## Your assignment
Across these entries, report how many lines include the string "fetch", with nothing but the number.

Items from a dataset:
Start of Block
--- config.mk ---
export PLATFORM = sky130hd
export DESIGN_NAME = sysbus_arbiter
export DESIGN_NICKNAME = d
export VERILOG_FILES = /design/src/rtl/sysbus_pkg.sv /design/src/rtl/rr_pick2.sv /design/src/rtl/sysbus_arbiter.sv
export SDC_FILE = /design/constraint.sdc
export NUM_CORES = 1
export LEC_CHECK = 0
export ABC_CLOCK_PERIOD_IN_PS = 2360
export BUFFER_PORTS_ARGS = -buffer_cell sky130_fd_sc_hd__buf_2
export CAP_MARGIN = 25
export CORE_AREA = 10 10 158 160
export CTS_CLUSTER_SIZE = 40
export DETAILED_ROUTE_END_ITERATION = 12
export DIE_AREA = 0 0 168 170
export REMOVE_ABC_BUFFERS = 1
export SETUP_SLACK_MARGIN = 0.05
export SLEW_MARGIN = 20
export SYNTH_ARGS = -nofsm -noshare
export SYNTH_HDL_FRONTEND = slang
export SYNTH_HIERARCHICAL = 1
export SYNTH_SLANG_ARGS = --single-unit
--- constraint.sdc ---
create_clock -name clk -period 2.36 [get_ports clk]
set_input_delay 0.472 -clock clk [delete_from_list [all_inputs] [get_ports clk]]
set_output_delay 0.472 -clock clk [all_outputs]
set_load 0.02 [all_outputs]
--- src/rtl/sysbus_pkg.sv ---
// rtl/sysbus_pkg.sv - shared tag constants and state/port types for the sysbus arbiter
package sysbus_pkg;

    // Request tag layout: [12] = READ/WRITE, [11:8] = type, [7:0] = id
    localparam logic       TAG_READ   = 1'b1;
    localparam logic       TAG_WRITE  = 1'b0;
    localparam logic [3:0] TAG_MEMORY = 4'h1;

    typedef enum logic [1:0] {
        IDLE  = 2'd0,
        REQ   = 2'd1,
        WDATA = 2'd2,
        RESP  = 2'd3
    } arb_state_e;

    typedef enum logic {
        PORT_F = 1'b0,
        PORT_D = 1'b1
    } port_e;

endpackage

--- src/rtl/rr_pick2.sv ---
// rtl/rr_pick2.sv - combinational two-way round-robin picker
//
// Ports:
//   req_i   [1:0]  request vector, bit 0 = port F, bit 1 = port D
//   last_i         index of the port granted most recently
//   valid_o        at least one request is present
//   idx_o          index of the chosen port
module rr_pick2 (
    input  logic [1:0] req_i,
    input  logic       last_i,
    output logic       valid_o,
    output logic       idx_o
);

    // On a tie the port that was not served last wins; otherwise the lone requester.
    assign valid_o = |req_i;
    assign idx_o   = (&req_i) ? ~last_i : req_i[1];

endmodule

--- src/rtl/sysbus_arbiter.sv ---
// rtl/sysbus_arbiter.sv - shares the Sysbus master port between fetch (F) and load/store (D)
//
// Ports:
//   clk, reset                 bus clock, asynchronous active-low reset
//   f_req/f_addr               fetch line read request, f_gnt/f_rvalid/f_rlast responses
//   d_req/d_write/d_addr       data line request, d_wdata/d_wready write beat handshake
//   d_gnt/d_rvalid/d_rlast     data port responses
//   r_data                     response beat data shared by both ports
//   bus_reqcyc/req/reqtag/ack  Sysbus request channel
//   bus_respcyc/resp/resptag   Sysbus response channel, bus_respack acknowledge
module sysbus_arbiter
    import sysbus_pkg::*;
#(
    parameter int DATA_W = 64,
    parameter int TAG_W  = 13,
    parameter int BEATS  = 8
) (
    input  logic              clk,
    input  logic              reset,
    input  logic              f_req,
    input  logic [DATA_W-1:0] f_addr,
    output logic              f_gnt,
    output logic              f_rvalid,
    output logic              f_rlast,
    input  logic              d_req,
    input  logic              d_write,
    input  logic [DATA_W-1:0] d_addr,
    input  logic [DATA_W-1:0] d_wdata,
    output logic              d_wready,
    output logic              d_gnt,
    output logic              d_rvalid,
    output logic              d_rlast,
    output logic [DATA_W-1:0] r_data,
    output logic              bus_reqcyc,
    output logic [DATA_W-1:0] bus_req,
    output logic [TAG_W-1:0]  bus_reqtag,
    input  logic              bus_reqack,
    input  logic              bus_respcyc,
    input  logic [DATA_W-1:0] bus_resp,
    input  logic [TAG_W-1:0]  bus_resptag,
    output logic              bus_respack
);

    localparam int                CNT_W     = $clog2(BEATS);
    localparam logic [CNT_W-1:0]  LAST_BEAT = CNT_W'(BEATS - 1);

    arb_state_e        state_q, state_d;
    port_e             last_q, last_d;
    port_e             owner_q, owner_d;
    logic [DATA_W-1:0] addr_q, addr_d;
    logic [TAG_W-1:0]  tag_q, tag_d;
    logic [CNT_W-1:0]  cnt_q, cnt_d;
    // Sticky protocol-error flags: stray/mis-tagged response, requester dropping early
    logic              resp_err_q, resp_err_d;
    logic              req_err_q, req_err_d;

    logic pick_valid, pick_idx;
    logic is_write, tag_match, last_beat, owner_req;
    logic unused_bits;

    rr_pick2 u_pick (
        .req_i   ({d_req, f_req}),
        .last_i  (last_q),
        .valid_o (pick_valid),
        .idx_o   (pick_idx)
    );

    assign is_write    = (tag_q[TAG_W-1] == TAG_WRITE);
    assign tag_match   = (bus_resptag[0] == owner_q);
    assign last_beat   = (cnt_q == LAST_BEAT);
    assign owner_req   = (owner_q == PORT_D) ? d_req : f_req;
    // Line offset bits and the upper resptag fields carry no meaning here
    assign unused_bits = ^{bus_resptag[TAG_W-1:1], f_addr[5:0], d_addr[5:0]};

    always_comb begin
        state_d     = state_q;
        last_d      = last_q;
        owner_d     = owner_q;
        addr_d      = addr_q;
        tag_d       = tag_q;
        cnt_d       = cnt_q;
        resp_err_d  = resp_err_q;
        req_err_d   = req_err_q;
        f_gnt       = 1'b0;
        f_rvalid    = 1'b0;
        f_rlast     = 1'b0;
        d_gnt       = 1'b0;
        d_rvalid    = 1'b0;
        d_rlast     = 1'b0;
        d_wready    = 1'b0;
        r_data      = '0;
        bus_reqcyc  = 1'b0;
        bus_req     = '0;
        bus_reqtag  = '0;
        // Every response beat is acknowledged, even ones that get dropped
        bus_respack = bus_respcyc;

        case (state_q)
            IDLE: begin
                if (pick_valid) begin
                    owner_d = port_e'(pick_idx);
                    if (pick_idx) begin
                        addr_d = {d_addr[DATA_W-1:6], 6'b0};
                        tag_d  = {(d_write ? TAG_WRITE : TAG_READ), TAG_MEMORY, 7'd0, 1'b1};
                    end else begin
                        addr_d = {f_addr[DATA_W-1:6], 6'b0};
                        tag_d  = {TAG_READ, TAG_MEMORY, 7'd0, 1'b0};
                    end
                    state_d = REQ;
                end
            end
            REQ: begin
                bus_reqcyc = 1'b1;
                bus_req    = addr_q;
                bus_reqtag = tag_q;
                if (!owner_req) begin
                    req_err_d = 1'b1;
                end
                if (bus_reqack) begin
                    f_gnt   = (owner_q == PORT_F);
                    d_gnt   = (owner_q == PORT_D);
                    last_d  = owner_q;
                    state_d = is_write ? WDATA : RESP;
                end
            end
            WDATA: begin
                bus_reqcyc = 1'b1;
                bus_req    = d_wdata;
                bus_reqtag = tag_q;
                d_wready   = bus_reqack;
                if (bus_reqack) begin
                    cnt_d = cnt_q + CNT_W'(1);
                    if (last_beat) begin
                        state_d = IDLE;
                    end
                end
            end
            RESP: begin
                if (bus_respcyc) begin
                    if (tag_match) begin
                        r_data   = bus_resp;
                        f_rvalid = (owner_q == PORT_F);
                        d_rvalid = (owner_q == PORT_D);
                        f_rlast  = (owner_q == PORT_F) && last_beat;
                        d_rlast  = (owner_q == PORT_D) && last_beat;
                        cnt_d    = cnt_q + CNT_W'(1);
                        if (last_beat) begin
                            state_d = IDLE;
                        end
                    end else begin
                        resp_err_d = 1'b1;
                    end
                end
            end
            default: state_d = IDLE;
        endcase

        if (bus_respcyc && (state_q != RESP)) begin
            resp_err_d = 1'b1;
        end
    end

    always_ff @(posedge clk or negedge reset) begin
        if (!reset) begin
            state_q    <= IDLE;
            last_q     <= PORT_D;
            owner_q    <= PORT_F;
            addr_q     <= '0;
            tag_q      <= '0;
            cnt_q      <= '0;
            resp_err_q <= 1'b0;
            req_err_q  <= 1'b0;
        end else begin
            state_q    <= state_d;
            last_q     <= last_d;
            owner_q    <= owner_d;
            addr_q     <= addr_d;
            tag_q      <= tag_d;
            cnt_q      <= cnt_d;
            resp_err_q <= resp_err_d;
            req_err_q  <= req_err_d;
        end
    end

endmodule
==> results of run 1 <==
## critical path, delay by kind of cell (launching register included)
family                   cells  cell delay (ps)
buffers and inverters        3              410
flip-flops                   1              410
AO/OA/AOI/OAI                1              270
adder cells (fa/ha/maj)      1              220
AND/OR/NAND/NOR              1              190
## cells by family (layout without fill, tap and decap cells)
| family | Yosys count | in the layout | synth area share (%) |
|---|---|---|---|
| xor+xnor | 1 | 1 | 0.199 |
| simple gates | 153 | 153 | 17.9 |
| fa+ha+maj | 9 | 9 | 2.56 |
| mux | 62 | 62 | 14.3 |
| buf+inv | 60 | 439 | 7.37 |
| other cells | 1 | 10 | 0.0853 |
| compound gates | 125 | 125 | 19.4 |
| flops | 67 | 67 | 38.2 |
## flip-flops by register name, indices dropped and copies added, names as in the netlist
signal / cells
last_q: 1
state_q: 2
cnt_q: 3
tag_q: 3
addr_q: 58
## metal layers
metal / GRT usage [%] / vias up / wire [um]
met4: 5.98 / 0 / 719
li1: - / 2417 / -
met1: 15.4 / 2346 / 8620
met2: 27.1 / 264 / 12300
met5: 0 / - / 0
met3: 5.55 / 27 / 2040
## how the worst max path moves through the flow
stage | start | end | slack, ps | cells past startpoint
finish | state_q[0]$_DFFE_PN0P_ | bus_req[45] | 30 | 6
global route | state_q[1]$_DFFE_PN0P_ | bus_req[40] | -60 | 6
CTS | state_q[0]$_DFFE_PN0P_ | bus_req[29] | -4 | 6
detailed placement | state_q[0]$_DFFE_PN0P_ | bus_req[18] | 190 | 6
global placement | state_q[0]$_DFFE_PN0P_ | bus_req[18] | 200 | 6
floorplan | d_req | addr_q[10]$_DFFE_PN0P_ | -2860 | 3
## where the power goes
part	total (mW)	switching [mW]	internal (mW)
logic	6.83	3.57	3.25
clock network	1.37	0.551	0.819
registers	2.06	0.337	1.72
## what timing repair did
item / CTS / global route
buffers inserted: 6 / 3
pin swaps: 23 / 3
gates cloned: 3 / 4
gates resized for setup: 133 / 80
endpoints found under the setup margin: 118 / 122
## cell usage in the layout, fill, tap and decap left out, types with 2 or more instances in the layout
master                         n
sky130_fd_sc_hd__a21oi_1      61
sky130_fd_sc_hd__a22o_1       56
sky130_fd_sc_hd__a22o_4        2
sky130_fd_sc_hd__and2_1       55
sky130_fd_sc_hd__and2_4       16
sky130_fd_sc_hd__and3_1        9
sky130_fd_sc_hd__buf_12        9
sky130_fd_sc_hd__buf_16        2
sky130_fd_sc_hd__buf_2       287
sky130_fd_sc_hd__buf_4        45
sky130_fd_sc_hd__buf_6        70
sky130_fd_sc_hd__clkbuf_16    13
sky130_fd_sc_hd__clkinv_2      2
sky130_fd_sc_hd__clkinvlp_4    2
sky130_fd_sc_hd__conb_1       10
sky130_fd_sc_hd__dfrtp_1      66
sky130_fd_sc_hd__ha_1          4
sky130_fd_sc_hd__ha_4          4
sky130_fd_sc_hd__inv_1         2
sky130_fd_sc_hd__inv_2         3
sky130_fd_sc_hd__mux2_2        2
sky130_fd_sc_hd__mux2i_1      59
sky130_fd_sc_hd__nand2_1       2
sky130_fd_sc_hd__nor2_1       63
## area by class of cell
type | count | share of cell area [%]
clock buffers | 10 | 2.93
clock inverters | 6 | 0.816
inverters | 5 | 0.240
multi-input cells | 360 | 32.9
flip-flops and latches | 67 | 21.5
well taps | 280 | 4.48
repair buffers | 418 | 37.2
## metrics by stage
step	instance area [um^2]	setup TNS [ps]	power [mW]
6_report	7820	0	10.3
4_1_cts	7450	-3.53	9.80
2_1_floorplan	4130	-242870	5.36
3_3_place_gp	6610	0	7.24
5_1_grt	7820	-1870	10.9
3_5_place_dp	6610	0	7.30
==> summary.md, run 1 <==
## Global route
* **largest net degree at the start of global routing** 73
* **wire length of the first global-routing pass** 33.3 mm
* **aggregate global routing overflow** 0
* **number of global-route vias before repair** 5461
* **antenna violations before repair** 1
* **total routing usage reported by global routing** 15.0%

## Finish
* **final cell utilization of the core** 36.0%
* **sequential cell area** 1680 um^2
* **fraction of final layout cells sized beyond drive strength 1** 54.0%
* **net count reported at finish** 1146
* **fillers** 2223
* **Non-Filler Instances** 1146
* **multi-input combinational cell area** 2570 um^2
* **post-synthesis to final-layout area growth** 77.7%
* **count of antenna diodes in the layout** 0

## Placed design
* **I/O Buffers** 391
* **dpl cells** 1115
* **post-placement worst setup slack** 191 ps
* **Detailed Place HPWL** 17.6 mm
* **RePlAce Congestion** 0.881

## Yosys
* **fraction of the yosys area taken by sequential cells** 38.2%
* **top_reg_cell synth** sky130_fd_sc_hd__dfrtp_1
* **area share of the largest cell type after synthesis** 37.6%
* **ys async rst share** 100%
* **number of instances in the synthesized netlist** 478
* **Yosys cell types** 32
* **mean instance size in the synthesized netlist** 9.20 um^2
* **count of flip-flops with a built-in enable after synthesis** 0
* **count of warnings emitted by yosys** 6
* **most common cell in the netlist** sky130_fd_sc_hd__and2_1
* **cell types with the largest area share after synthesis** sky130_fd_sc_hd__dfrtp_1, sky130_fd_sc_hd__mux2i_1, sky130_fd_sc_hd__a22o_1, sky130_fd_sc_hd__and2_1, sky130_fd_sc_hd__a21oi_1
* **most common library cells after synthesis** sky130_fd_sc_hd__and2_1, sky130_fd_sc_hd__dfrtp_1, sky130_fd_sc_hd__nor2_1
* **total standard cell area after synthesis** 4400 um^2
* **cell taking the most area after synthesis** sky130_fd_sc_hd__dfrtp_1
* **FF+latch count, synth** 67

## Timing
* **Final Slew Violations** 0
* **highest achievable clock rate** 0.429 GHz
* **unrepaired setup endpoints after global routing** yes
* **setup slack after layout** 31.6 ps
* **final count of hold timing violations** 0
* **final critical delay including setup and external delays** 2330 ps
* **worst hold slack after final layout** 273 ps
* **crit share post-route** 98.7%
* **transition time at the pin with the least slew margin** 909 ps
* **Post-Route Skew** 8.11 ps
* **Slew headroom** 39.4%
* **final setup vio count** 0

## Clock network
* **clock sink count** 67
* **hold-fix buffer count after cts** 0
* **number of buffers between clock root and the deepest sink** 2
* **TritonCTS clock tree** yes
* **CTS H-tree depth** 3
* **Clock Latency Late Sink** 340 ps
* **clock tree root driver cell** sky130_fd_sc_hd__clkbuf_16
* **number of CTS-inserted buffers** 9
* **clock transition at the register clock pins on the worst setup and hold paths after CTS** 60 ps

## Die
* **CORE AREA** 21700 um^2
* **starting density of the core** 20.3%
* **floorplan die height** 170 um
* **die outline area** 28600 um^2
* **I/O Pins** 426
* **overall die width** 168 um
* **cell row count** 54

## Setup path
* **WP data arrival** 1860 ps
* **worst-case reg-to-reg path depth** 7
* **critical path type** reg2out
* **CP max stage cell** sky130_fd_sc_hd__dfrtp_1
* **RR Startpoint** state_q[0]$_DFFE_PN0P_
* **endpoint of the worst-slack reg-to-reg timing path** cnt_q[2]$_DFFE_PN0P_
* **max incr delay on CP** 410 ps
* **sort of element at the start of the critical path** flip-flop
* **crit path capture type** output pin
* **critical path, cell by cell** inv_2 -> ha_4 -> and2_4 -> buf_12 -> a22o_1 -> buf_6
* **worst reg-to-reg setup slack** 510 ps
* **Worst Path Required** 1890 ps
* **maximum fanout along the worst path** 11

## Route
* **Routed wire per std cell** 20.7 um
* **DRT iter0 DRCs** 172
* **antenna-violating nets left** 0
* **Vias** 5054
* **Routed Wire Length** 23.7 mm
* **post-route DRC violation count** 0
* **post-DR vias/cell** 4.41
* **DRT Pass-1 Iters** 4

## Power and ir drop
* **power density over cell area** 1310 nW/um^2
* **leakage power** 4.10 nW
* **maximum VDD drop** 0.561 mV

## Worst hold path
* **classification of the worst-slack hold path** in2async

## Job
* **max capacitance violation total** 0

## Outcome
* **run status** complete, no violations

Note: power is estimated with default switching activity, not from simulation.
==> inputs of run 2 (changes only) <==
- SETUP_SLACK_MARGIN: 0.05 -> 0.4
==> run 2 against run 1 <==
Compared with the run above: the flow now finishes with violations (negative setup slack); final cell count rose by 0.35%; hold slack got worse by 13 ps; non-clock buffer count grew 4; combinational power up 3.1%; sequential share of layout area is 0.65 points lower; count of clock-buffer cells in the layout unchanged; via count grew 1.6%; worst setup slack got worse by 37 ps; die area unchanged.
==> summary.md, run 2 (same netlist as run 1, synthesis figures left out) <==
## Outcome
* **run status** complete, but fails checks
* **failing checks** negative setup slack

## Timing
* **highest achievable clock rate** 0.423 GHz, -1.6%
* **final critical delay including setup and external delays** 2370 ps, +37.4 ps
* **worst hold slack after final layout** 260 ps, -13.0 ps
* **Slew headroom** 39.9%, +0.50 points
* **final count of hold timing violations** 0, unchanged
* **setup slack after layout** -5.88 ps, -37.4 ps
* **Final Slew Violations** 0, unchanged
* **Post-Route Skew** 7.30 ps, -0.808 ps
* **final setup vio count** 1, +1
* **crit share post-route** 100%, +1.6 points
* **unrepaired setup endpoints after global routing** yes
* **transition time at the pin with the least slew margin** 901 ps, -7.47 ps

## Route
* **Vias** 5136, +1.6%
* **antenna-violating nets left** 0, unchanged
* **post-route DRC violation count** 0, unchanged
* **post-DR vias/cell** 4.47, +1.3%
* **DRT iter0 DRCs** 170, -1.2%
* **Routed wire per std cell** 20.5 um, -0.67%
* **Routed Wire Length** 23.6 mm, -0.33%
* **DRT Pass-1 Iters** 4, unchanged

## Placed design
* **dpl cells** 1115, unchanged
* **RePlAce Congestion** 0.881, unchanged
* **I/O Buffers** 391, unchanged
* **Detailed Place HPWL** 17.6 mm, unchanged
* **area post-placement** 6610 um^2, unchanged

## Setup path
* **worst reg-to-reg setup slack** 540 ps, +30 ps
* **critical path type** reg2out
* **Worst Path Required** 1890 ps, about the same
* **worst-case reg-to-reg path depth** 8, +1
* **WP data arrival** 1890 ps, +30 ps
* **crit path capture type** output pin
* **endpoint of the worst-slack reg-to-reg timing path** state_q[1]$_DFFE_PN0P_
* **maximum fanout along the worst path** 29, +18
* **sort of element at the start of the critical path** flip-flop
* **RR Startpoint** state_q[1]$_DFFE_PN0P_

## Clock network
* **CTS H-tree depth** 3, unchanged
* **clock transition at the register clock pins on the worst setup and hold paths after CTS** 60 ps, about the same
* **Clock Latency Late Sink** 340 ps, about the same
* **TritonCTS clock tree** yes
* **number of CTS-inserted buffers** 9, unchanged
* **hold-fix buffer count after cts** 0, unchanged
* **clock sink count** 67, unchanged
* **clock tree root driver cell** sky130_fd_sc_hd__clkbuf_16
* **number of buffers between clock root and the deepest sink** 2, unchanged

## Power and ir drop
* **maximum VDD drop** 0.531 mV, -5.4%
* **leakage power** 4.13 nW, +0.79%
* **power density over cell area** 1300 nW/um^2, -1.1%

## Finish
* **count of antenna diodes in the layout** 0, unchanged
* **Non-Filler Instances** 1150, +0.35%
* **largest register by flop count** addr_q
* **Final Instance Area** 8060 um^2, +3.1%
* **net count reported at finish** 1150, +0.35%
* **most common cell after layout, fill and taps aside** sky130_fd_sc_hd__buf_2
* **fillers** 2206, -0.76%
* **number of flip-flops in the largest register** 58, unchanged
* **fraction of final layout cells sized beyond drive strength 1** 54.6%, +0.56 points
* **commonest cells after routing, fill and taps aside** sky130_fd_sc_hd__buf_2, sky130_fd_sc_hd__buf_6, sky130_fd_sc_hd__dfrtp_1, sky130_fd_sc_hd__nor2_1, sky130_fd_sc_hd__a21oi_1
* **Top Registers** addr_q (58), cnt_q (3), tag_q (3)
* **post-synthesis to final-layout area growth** 83.3%
* **final cell utilization of the core** 37.2%, +1.1 points

## Die
* **I/O Pins** 426, unchanged
* **starting density of the core** 20.3%, unchanged
* **die outline area** 28600 um^2, unchanged
* **CORE AREA** 21700 um^2, unchanged
* **cell row count** 54, unchanged
* **overall die width** 168 um, unchanged
* **floorplan die height** 170 um, unchanged

## Global route
* **number of global-route vias before repair** 5602, +2.6%
* **aggregate global routing overflow** 0, unchanged
* **total routing usage reported by global routing** 15.2%, +0.25 points
* **wire length of the first global-routing pass** 34.0 mm, +1.9%
* **antenna violations before repair** 1, unchanged
* **largest net degree at the start of global routing** 73, unchanged

## Worst hold path
* **classification of the worst-slack hold path** in2async

## Job
* **max capacitance violation total** 0, unchanged

-- run 2: critical path: stages (launching register included) --
cell                      delay, ps
sky130_fd_sc_hd__dfrtp_1        400
sky130_fd_sc_hd__buf_4          160
sky130_fd_sc_hd__ha_4           160
sky130_fd_sc_hd__nand2_4         60
sky130_fd_sc_hd__nor2_4          40
sky130_fd_sc_hd__buf_12         130
sky130_fd_sc_hd__buf_12         120
sky130_fd_sc_hd__buf_16         140
sky130_fd_sc_hd__and2_1         170
sky130_fd_sc_hd__buf_4          160
-- run 2: area by class of cell --
type	instances	area, um^2	area share, %
Multi-Input combinational cell	360	2600	32.3
Clock buffer	10	229	2.84
Sequential cell	67	1680	20.8
Inverter	5	18.8	0.233
Timing Repair Buffer	422	3120	38.7
Tap cell	280	350	4.35
Clock inverter	6	63.8	0.792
End of Block
## Task solution
2